The process of diagnosis and treatment can be initiated only after the symptoms start appearing. Conventionally, pus from the swollen lymph node/ blood/ sputum can be cultured. This is a slow process and takes a few days. The need is to test it rapidly. Biochemical assays are based on the presence of specific plague antigen. Y. pestis antibodies in a blood sample can be detected within a few hours. However, the assay is performed in a specialized laboratory under bio-safety conditions. Y. enterocolitica and Y. pseudotuberculosis can be easily distinguished through biochemical assays.

Culture Techniques

In spite of extensive and rapid progress being made in detecting pathogenic organisms, the culturing technique is still regarded as the best. These methods are limited by their long incubation periods. In contrast, systems like BIOLOG and API 20E are commercially available but are based on costly consumables and equipments. Hence, their use for routine purposes is not feasible.

Immunological techniques

Immunoassays detect and identify microbes without the need to culture them. Latex agglutination assay employs latex beads coated with antibodies specific to a pathogen, which agglutinates antigens. The resultant precipitate can be easily viewed. In Immunomagnetic separation (IMS) assay, the antibodies fish out the organism of interest. Subsequently, it is verified using PCR or ELIZA. Other immunological assays use swine antibodies against lipopolysaccharide, which detects the O-antigens. A more precise assay is immunosensor based on the surface plasmon resonance, which can detect bacteria even at low cell density. It has been effective in case of Y. enterocolitica infected food products but every assay need specific antibodies.

Molecular techniques

Assays based on the use of genetic material (DNA) have proved to be more rapid, precise and economical. These assays include: PCR, microarray, colony hybridization and loop-mediated isothermal amplification (LAMP) along with Restriction Endonuclease digestion (RE).
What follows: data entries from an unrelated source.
==> src/rtl/bitplane_pkg.sv <==
package bitplane_pkg;

  // configuration register selector
  typedef enum logic {
    CFG_COLOUR = 1'b0,
    CFG_PSEL   = 1'b1
  } cfg_sel_e;

  // processor access kind currently held in the window
  typedef enum logic [1:0] {
    SQ_IDLE = 2'd0,
    SQ_READ = 2'd1,
    SQ_RMW  = 2'd2
  } seq_state_e;

endpackage

==> src/rtl/bitplane_slot_timer.sv <==
module bitplane_slot_timer #(
  parameter int SLOT = 8,
  localparam int PHW = $clog2(SLOT)
) (
  input  logic           clk,
  input  logic           rst,
  output logic [PHW-1:0] ph
);

  localparam logic [PHW-1:0] PH_LAST = PHW'(SLOT - 1);

  always_ff @(posedge clk) begin
    if (rst) begin
      ph <= '0;
    end else if (ph == PH_LAST) begin
      ph <= '0;
    end else begin
      ph <= ph + 1'b1;
    end
  end

  AST_SLOT_WRAP: assert property (@(posedge clk) disable iff (rst)
    (ph == PH_LAST) |=> (ph == '0));

endmodule

==> src/rtl/bitplane_sync.sv <==
module bitplane_sync #(
  parameter int STAGES = 2
) (
  input  logic clk,
  input  logic rst,
  input  logic d,
  output logic q
);

  logic [STAGES-1:0] chain;

  always_ff @(posedge clk) begin
    if (rst) begin
      chain <= '0;
    end else begin
      chain <= {chain[STAGES-2:0], d};
    end
  end

  assign q = chain[STAGES-1];

endmodule

==> src/rtl/bitplane_lane.sv <==
module bitplane_lane #(
  parameter int DW = 8
) (
  input  logic          clk,
  input  logic          rst,
  input  logic          load,
  input  logic [DW-1:0] rd_byte,
  input  logic [DW-1:0] mask,
  input  logic          colour_bit,
  output logic [DW-1:0] wr_byte,
  output logic          pix
);

  logic [DW-1:0] shreg;

  // masked pixels take the colour bit, the rest keep the stored value
  always_comb begin
    wr_byte = (rd_byte & ~mask) | (mask & {DW{colour_bit}});
  end

  always_ff @(posedge clk) begin
    if (rst) begin
      shreg <= '0;
    end else if (load) begin
      shreg <= rd_byte;
    end else begin
      shreg <= {shreg[DW-2:0], 1'b0};
    end
  end

  assign pix = shreg[DW-1];

  AST_LOAD_MSB_FIRST: assert property (@(posedge clk) disable iff (rst)
    load |=> (pix == $past(rd_byte[DW-1])));

endmodule

==> src/rtl/bitplane_seq.sv <==
module bitplane_seq
  import bitplane_pkg::*;
#(
  parameter int NPLANES     = 6,
  parameter int AW          = 17,
  parameter int DW          = 8,
  parameter int DISP_CLKS   = 3,
  parameter int RD_CLKS     = 3,
  parameter int WR_CLKS     = 2,
  parameter int SYNC_STAGES = 2
) (
  input  logic                  clk,
  input  logic                  rst,
  input  logic [AW-1:0]         disp_addr,
  output logic [NPLANES-1:0]    pix_out,
  input  logic                  cpu_req,
  input  logic                  cpu_we,
  input  logic [AW-1:0]         cpu_addr,
  input  logic [DW-1:0]         cpu_wdata,
  output logic [DW-1:0]         cpu_rdata,
  output logic                  cpu_wait,
  input  logic                  cfg_we,
  input  logic                  cfg_sel,
  input  logic [NPLANES-1:0]    cfg_wdata,
  output logic [AW-1:0]         sram_addr,
  output logic                  sram_oe,
  output logic                  sram_we,
  output logic [NPLANES*DW-1:0] sram_wdata,
  input  logic [NPLANES*DW-1:0] sram_rdata
);

  localparam int SLOT = DISP_CLKS + RD_CLKS + WR_CLKS;
  localparam int PHW  = $clog2(SLOT);
  localparam int PSW  = $clog2(NPLANES + 1);
  localparam logic [PHW-1:0] PH_START = PHW'(DISP_CLKS - 1);
  localparam logic [PHW-1:0] PH_HOLD  = PHW'(DISP_CLKS);
  localparam logic [PHW-1:0] PH_CAP   = PHW'(DISP_CLKS + RD_CLKS - 1);
  localparam logic [PHW-1:0] PH_LAST  = PHW'(SLOT - 1);
  localparam logic [PHW-1:0] PH_DISP  = PHW'(DISP_CLKS);

  logic [PHW-1:0]        ph;
  logic                  req_s;
  logic                  ack_q;
  seq_state_e            st;
  logic [NPLANES-1:0]    colour_q;
  logic [PSW-1:0]        psel_q;
  logic [DW-1:0]         mask_q;
  logic [DW-1:0]         rd_q [NPLANES];
  logic [DW-1:0]         sel_byte;
  logic [NPLANES*DW-1:0] merged;
  logic                  disp_load;
  cfg_sel_e              cfg_kind;

  // ---------------------------------------------------------------- timing
  bitplane_slot_timer #(.SLOT(SLOT)) u_timer (
    .clk (clk),
    .rst (rst),
    .ph  (ph)
  );

  bitplane_sync #(.STAGES(SYNC_STAGES)) u_req_sync (
    .clk (clk),
    .rst (rst),
    .d   (cpu_req),
    .q   (req_s)
  );

  assign disp_load = (ph == PH_START);

  // ---------------------------------------------------------- config port
  assign cfg_kind = cfg_sel_e'(cfg_sel);

  always_ff @(posedge clk) begin
    if (rst) begin
      colour_q <= '0;
      psel_q   <= '0;
    end else if (cfg_we) begin
      if (cfg_kind == CFG_COLOUR) begin
        colour_q <= cfg_wdata;
      end else begin
        psel_q <= cfg_wdata[PSW-1:0];
      end
    end
  end

  // ---------------------------------------------------------------- lanes
  for (genvar p = 0; p < NPLANES; p++) begin : g_lane
    bitplane_lane #(.DW(DW)) u_lane (
      .clk        (clk),
      .rst        (rst),
      .load       (disp_load),
      .rd_byte    (sram_rdata[p*DW +: DW]),
      .mask       (mask_q),
      .colour_bit (colour_q[p]),
      .wr_byte    (merged[p*DW +: DW]),
      .pix        (pix_out[p])
    );
  end

  // plane selection for reads, zero when out of range
  always_comb begin
    sel_byte = '0;
    for (int p = 0; p < NPLANES; p++) begin
      if (psel_q == PSW'(p)) begin
        sel_byte = rd_q[p];
      end
    end
  end

  // ------------------------------------------------------------ sequencer
  always_ff @(posedge clk) begin
    if (rst) begin
      st         <= SQ_IDLE;
      ack_q      <= 1'b0;
      sram_addr  <= '0;
      sram_oe    <= 1'b1;
      sram_we    <= 1'b0;
      sram_wdata <= '0;
      mask_q     <= '0;
      cpu_rdata  <= '0;
      for (int p = 0; p < NPLANES; p++) begin
        rd_q[p] <= '0;
      end
    end else begin
      if (!req_s && ack_q) begin
        ack_q <= 1'b0;
      end
      if (ph == PH_LAST) begin
        // next slot opens with the display fetch
        sram_addr <= disp_addr;
        sram_oe   <= 1'b1;
        sram_we   <= 1'b0;
        if (st != SQ_IDLE) begin
          ack_q <= 1'b1;
          if (st == SQ_READ) begin
            cpu_rdata <= sel_byte;
          end
          st <= SQ_IDLE;
        end
      end else if (ph == PH_START) begin
        if (req_s && !ack_q) begin
          st        <= cpu_we ? SQ_RMW : SQ_READ;
          sram_addr <= cpu_addr;
          mask_q    <= cpu_wdata;
          sram_oe   <= 1'b1;
        end else begin
          sram_oe <= 1'b0;
        end
      end else if (ph == PH_CAP) begin
        sram_oe <= 1'b0;
        if (st != SQ_IDLE) begin
          for (int p = 0; p < NPLANES; p++) begin
            rd_q[p] <= sram_rdata[p*DW +: DW];
          end
        end
        if (st == SQ_RMW) begin
          sram_we    <= 1'b1;
          sram_wdata <= merged;
        end
      end
    end
  end

  // wait follows the request edge at once, and clears on the handshake
  assign cpu_wait = cpu_req ? ~ack_q : ack_q;

  // ----------------------------------------------------------- assertions
  AST_DISP_OE: assert property (@(posedge clk) disable iff (rst)
    (ph < PH_DISP) |-> sram_oe);

  AST_WE_WINDOW: assert property (@(posedge clk) disable iff (rst)
    sram_we |-> (ph > PH_CAP));

  AST_WE_OE_EXCL: assert property (@(posedge clk) disable iff (rst)
    !(sram_we && sram_oe));

  AST_ADDR_HELD: assert property (@(posedge clk) disable iff (rst)
    ((st != SQ_IDLE) && (ph > PH_HOLD)) |-> $stable(sram_addr));

  AST_ACK_AT_END: assert property (@(posedge clk) disable iff (rst)
    $rose(ack_q) |-> ($past(ph) == PH_LAST));

  AST_RDATA_ON_READ: assert property (@(posedge clk) disable iff (rst)
    !$stable(cpu_rdata) |-> ((ph == '0) && ($past(st) == SQ_READ)));

endmodule

==> config.mk <==
export PLATFORM = sky130hd
export DESIGN_NAME = bitplane_seq
export DESIGN_NICKNAME = d
export VERILOG_FILES = /design/src/rtl/bitplane_pkg.sv /design/src/rtl/bitplane_slot_timer.sv /design/src/rtl/bitplane_sync.sv /design/src/rtl/bitplane_lane.sv /design/src/rtl/bitplane_seq.sv
export SDC_FILE = /design/constraint.sdc
export NUM_CORES = 1
export LEC_CHECK = 0
export BUFFER_PORTS_ARGS = -buffer_cell sky130_fd_sc_hd__buf_2
export CAP_MARGIN = 15
export CORE_ASPECT_RATIO = 0.8
export CORE_MARGIN = 2
export CORE_UTILIZATION = 55
export CTS_CLUSTER_SIZE = 28
export DETAILED_ROUTE_END_ITERATION = 10
export GPL_ROUTABILITY_DRIVEN = 0
export PLACE_DENSITY = 0.81
export SYNTH_ARGS = -nofsm -noshare
export SYNTH_HDL_FRONTEND = slang
export SYNTH_SLANG_ARGS = --single-unit
export TNS_END_PERCENT = 50
==> constraint.sdc <==
create_clock -name clk -period 10.5 [get_ports clk]
set_clock_uncertainty 0.15 [all_clocks]
set_input_delay 2.1 -clock clk [delete_from_list [all_inputs] [get_ports clk]]
set_output_delay 2.1 -clock clk [all_outputs]
set_load 0.02 [all_outputs]
==> results of run 1 <==
## flip-flops by register name, summed over array words and instances, names as in the netlist, 2 cells and up
signal and flops:
g_lane.u_lane.shreg 48, rd_q 48, sram_wdata 48, sram_addr 17, cpu_rdata 8, mask_q 8, colour_q 6, psel_q 3
u_timer.ph 3, st 2, u_req_sync.chain 2
## cells in the mapped netlist, types with 4 or more instances
library cell | count | area share
and2_1 | 55 | 0.041
dfxtp_1 | 148 | 0.35
a211oi_2 | 48 | 0.072
mux2i_1 | 92 | 0.11
o21ai_0 | 16 | 0.0096
nand3b_1 | 8 | 0.0072
clkbuf_1 | 30 | 0.013
a21oi_1 | 51 | 0.031
a211oi_1 | 18 | 0.016
nor3_1 | 7 | 0.0042
buf_6 | 10 | 0.013
buf_4 | 10 | 0.0090
nor2_1 | 94 | 0.042
nand2_1 | 95 | 0.043
nand3_1 | 10 | 0.0060
buf_2 | 10 | 0.0060
ha_1 | 4 | 0.0060
buf_1 | 15 | 0.0067
edfxtp_1 | 48 | 0.17
nor2b_1 | 5 | 0.0037
a221oi_1 | 4 | 0.0042
## metrics by stage
stage / cell area, um2 / total power, mW / std cells
after floorplan: 8360 / 0.886 / 804
after global placement: 9170 / 0.931 / 1107
after detailed placement: 9170 / 0.933 / 1107
after CTS: 9740 / 1.55 / 1139
after global routing: 9740 / 1.60 / 1139
final: 9740 / 1.55 / 1139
16S rRNA (rrs), the conserved gene is used extensively to identify (https://rdp.cme.msu.edu/). However, under two scenarios, this gene is not effective: (i) very closely related taxa, and (ii) presence of multiple copies of this gene in each genome. The process becomes complicated and uneconomical. An obvious option is to use other conserved genes, such as: recA, gyrA, gyrB, rpoB, etc. The genes routinely used to identify Yersinia, include: ail, inv, yst, myf, yop, vir, etc.


Other assays employed for identifying Yersinia are: Microarray, Loop-mediated isothermal amplification (LAMP), a silicon based optical biosensor, MALDI-TOF mass spectrometry, and FTIR spectroscopy. These techniques are effective for high-throughput works.

Searching universal biomarkers for Yersinia

Yersinia spp. contain 6-7 copies of the gene rrs in each genome. They show very high similarity among themselves. To circumvent this problem, it becomes imperative to use other genes. It was realized that although many genes are being used but there is no consensus among various researchers. In addition, it was also revealed that genes being studies may not be present in all the species and strains of Yersinia: ail, inv, yst, myf, vir, and yop. These genes cannot be used as biomarkers for this genus.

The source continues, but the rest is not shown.